近年、中国の大学は相次いでMBA大学院を設立し、国産MBAが増加している。WTO加盟後はMBA取得者の需要も拡大すると見込まれている。

現在、中国では、MBAコースを開設した大学は54校もあるが、各大学のMBAコースに対する市場評価には大きな格差がある。清華大学、北京大学、復旦大学および上海大学などのMBA卒業生は、比較的に人気はあるが、その他多くの大学のMBA卒業生就職状況はそれほど良くない。2001年2月と3月号の『学位と院生教育』誌が発表した国内大学MBAランキングによれば、トップ10のMBAコースは、(1)清華大学経済管理学院、(2)東北財経大学MBA教育センター、(3)南開大学国際商学院、(4)復旦大学管理学院、(5)北京大学光華管理学院、(6)アモイ大学管理学院、(7)華中科学技術大学管理学院、(8)中国人民大学工商管理学院、(9)天津大学管理学院、(10)上海交通大学安泰管理学院となっている。

中国のある調査会社が行ったMBA賃金水準調査によれば、中国のMBA取得者の年収水準は10000元から256109元の間にあり、平均年収は88655元である。また、彼らがMBA学位取得する前の平均年収は37227元である。

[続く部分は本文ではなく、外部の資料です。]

**src/hw/rtl/bia_pkg.sv**
```systemverilog
// ----------------------------------------------------------------------------
// bia_pkg
// Shared constants, codes and controller/datapath interface types for the
// buffer id allocator.
// ----------------------------------------------------------------------------
`default_nettype none

package bia_pkg;

  localparam int INDEX_BITS  = 12;
  localparam int HANDLE_BITS = 16;
  localparam int TIME_BITS   = 32;
  localparam int ID_BITS     = 31;
  localparam int RESULT_ID_BITS = 32;

  localparam logic [TIME_BITS-1:0]      TIMEOUT_RESET = 32'd1000;
  localparam logic [RESULT_ID_BITS-1:0] NO_BUFFER_ID  = 32'hFFFF_FFFF;

  // request kinds
  localparam logic [1:0] KIND_PUT     = 2'd0;
  localparam logic [1:0] KIND_GET     = 2'd1;
  localparam logic [1:0] KIND_ALIVE   = 2'd2;
  localparam logic [1:0] KIND_DISCARD = 2'd3;

  // result status codes
  localparam logic [1:0] STAT_OK        = 2'd0;
  localparam logic [1:0] STAT_NO_BUFFER = 2'd1;
  localparam logic [1:0] STAT_UNUSED    = 2'd2;
  localparam logic [1:0] STAT_MISMATCH  = 2'd3;

  // datapath operations
  localparam logic [3:0] OP_IDLE    = 4'd0;
  localparam logic [3:0] OP_CLEAR   = 4'd1;
  localparam logic [3:0] OP_LOAD    = 4'd2;
  localparam logic [3:0] OP_RD_RING = 4'd3;
  localparam logic [3:0] OP_RD_SLOT = 4'd4;
  localparam logic [3:0] OP_AGE     = 4'd5;
  localparam logic [3:0] OP_CLAIM   = 4'd6;
  localparam logic [3:0] OP_RECLAIM = 4'd7;
  localparam logic [3:0] OP_NOBUF   = 4'd8;
  localparam logic [3:0] OP_CHECK   = 4'd9;
  localparam logic [3:0] OP_EMIT    = 4'd10;

  // slot address sources
  localparam logic [1:0] SRC_ID   = 2'd0;
  localparam logic [1:0] SRC_RING = 2'd1;
  localparam logic [1:0] SRC_HEAD = 2'd2;

  typedef struct packed {
    logic [3:0] op;
    logic [1:0] src;
  } cmd_t;

  typedef struct packed {
    logic [1:0] in_kind;
    logic       free_empty;
    logic       used_empty;
    logic       clr_last;
    logic       age_gt;
    logic       out_free;
  } sts_t;

endpackage

`default_nettype wire

```
**src/hw/rtl/bia_ctrl.sv**
```systemverilog
// ----------------------------------------------------------------------------
// bia_ctrl
// Sequencer for the allocator: clearing pass, request decode, memory read
// ordering and result hand-off.
// ----------------------------------------------------------------------------
`default_nettype none

module bia_ctrl (
  input  wire logic          clk,
  input  wire logic          rst_n,
  input  wire logic          in_valid,
  output logic               in_ready,
  input  wire bia_pkg::sts_t sts,
  output bia_pkg::cmd_t      cmd
);

  localparam logic [3:0] ST_CLEAR  = 4'd0;
  localparam logic [3:0] ST_IDLE   = 4'd1;
  localparam logic [3:0] ST_RING   = 4'd2;
  localparam logic [3:0] ST_RDRING = 4'd3;
  localparam logic [3:0] ST_CLAIM  = 4'd4;
  localparam logic [3:0] ST_RDHEAD = 4'd5;
  localparam logic [3:0] ST_AGE    = 4'd6;
  localparam logic [3:0] ST_RECHK  = 4'd7;
  localparam logic [3:0] ST_NOBUF  = 4'd8;
  localparam logic [3:0] ST_RDID   = 4'd9;
  localparam logic [3:0] ST_AGEI   = 4'd10;
  localparam logic [3:0] ST_CHECK  = 4'd11;
  localparam logic [3:0] ST_DONE   = 4'd12;

  logic [3:0] state_r, state_nxt;

  assign in_ready = (state_r == ST_IDLE);

  always_comb begin
    state_nxt = state_r;
    cmd.op    = bia_pkg::OP_IDLE;
    cmd.src   = bia_pkg::SRC_ID;
    case (state_r)
      ST_CLEAR: begin
        cmd.op = bia_pkg::OP_CLEAR;
        if (sts.clr_last) state_nxt = ST_IDLE;
      end
      ST_IDLE: begin
        if (in_valid) begin
          cmd.op = bia_pkg::OP_LOAD;
          if (sts.in_kind != bia_pkg::KIND_PUT) state_nxt = ST_RDID;
          else if (!sts.free_empty) state_nxt = ST_RING;
          else if (!sts.used_empty) state_nxt = ST_RDHEAD;
          else state_nxt = ST_NOBUF;
        end
      end
      ST_RING: begin
        cmd.op = bia_pkg::OP_RD_RING;
        state_nxt = ST_RDRING;
      end
      ST_RDRING: begin
        cmd.op  = bia_pkg::OP_RD_SLOT;
        cmd.src = bia_pkg::SRC_RING;
        state_nxt = ST_CLAIM;
      end
      ST_CLAIM: begin
        cmd.op = bia_pkg::OP_CLAIM;
        state_nxt = ST_DONE;
      end
      ST_RDHEAD: begin
        cmd.op  = bia_pkg::OP_RD_SLOT;
        cmd.src = bia_pkg::SRC_HEAD;
        state_nxt = ST_AGE;
      end
      ST_AGE: begin
        cmd.op = bia_pkg::OP_AGE;
        state_nxt = ST_RECHK;
      end
      ST_RECHK: begin
        cmd.op = sts.age_gt ? bia_pkg::OP_RECLAIM : bia_pkg::OP_NOBUF;
        state_nxt = ST_DONE;
      end
      ST_NOBUF: begin
        cmd.op = bia_pkg::OP_NOBUF;
        state_nxt = ST_DONE;
      end
      ST_RDID: begin
        cmd.op  = bia_pkg::OP_RD_SLOT;
        cmd.src = bia_pkg::SRC_ID;
        state_nxt = ST_AGEI;
      end
      ST_AGEI: begin
        cmd.op = bia_pkg::OP_AGE;
        state_nxt = ST_CHECK;
      end
      ST_CHECK: begin
        cmd.op = bia_pkg::OP_CHECK;
        state_nxt = ST_DONE;
      end
      ST_DONE: begin
        if (sts.out_free) begin
          cmd.op = bia_pkg::OP_EMIT;
          state_nxt = ST_IDLE;
        end
      end
      default: state_nxt = ST_CLEAR;
    endcase
  end

  always_ff @(posedge clk) begin
    if (!rst_n) state_r <= ST_CLEAR;
    else        state_r <= state_nxt;
  end

endmodule

`default_nettype wire

```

同調査は、現在、中国MBA取得者全体の賃金水準はまだ比較的低いとみている。たとえば、2000年におけるMBA取得者の平均月収は4000元以上、5000元以下であり、平均月収を地域別にみると、香港5350元、北京3750元、上海4000元となっている。ただし、その中には、例外もあり、北京大学国際MBAコース初代卒業生のうち、卒業前にすでに年収83万元のポストの内定を獲得した者がおり、十数名の卒業生全員は、多国籍企業、大手国有企業やIT企業に採用され、平均年収は23万元にも達した。上海中欧国際工商学院の2001年卒業生も似たような状況であり、卒業生の半分は年収10万元の仕事を見つけ、管理経験のある者には年収20~30万元の仕事を見つけた者もいる。

全体的に国産MBAの賃金水準は依然として月収3000~5000元のレベルにとどまっており、欧米におけるMBA取得者の初任給とは約10倍の格差が開いている。それに比べて、海外留学を経て帰国した者や外国籍のMBA取得者は、外資系企業に採用されるケースが多く、年収も20~50万元のレベルに達している。一部欧米名門校MBA出身者でCEOを勤めている人は、年収が80~100万元にも達している。こうした欧米MBAコースと共同事業を行っている国産MBAに対する市場評価も 高く、年収は10~30万元に達している。特に優秀な人材の場合、年収50万元のケースもある。

WTO加盟後、MBA取得者の需要も大きく、中国のMBA取得者の賃金水準はさらに上昇すると思われている。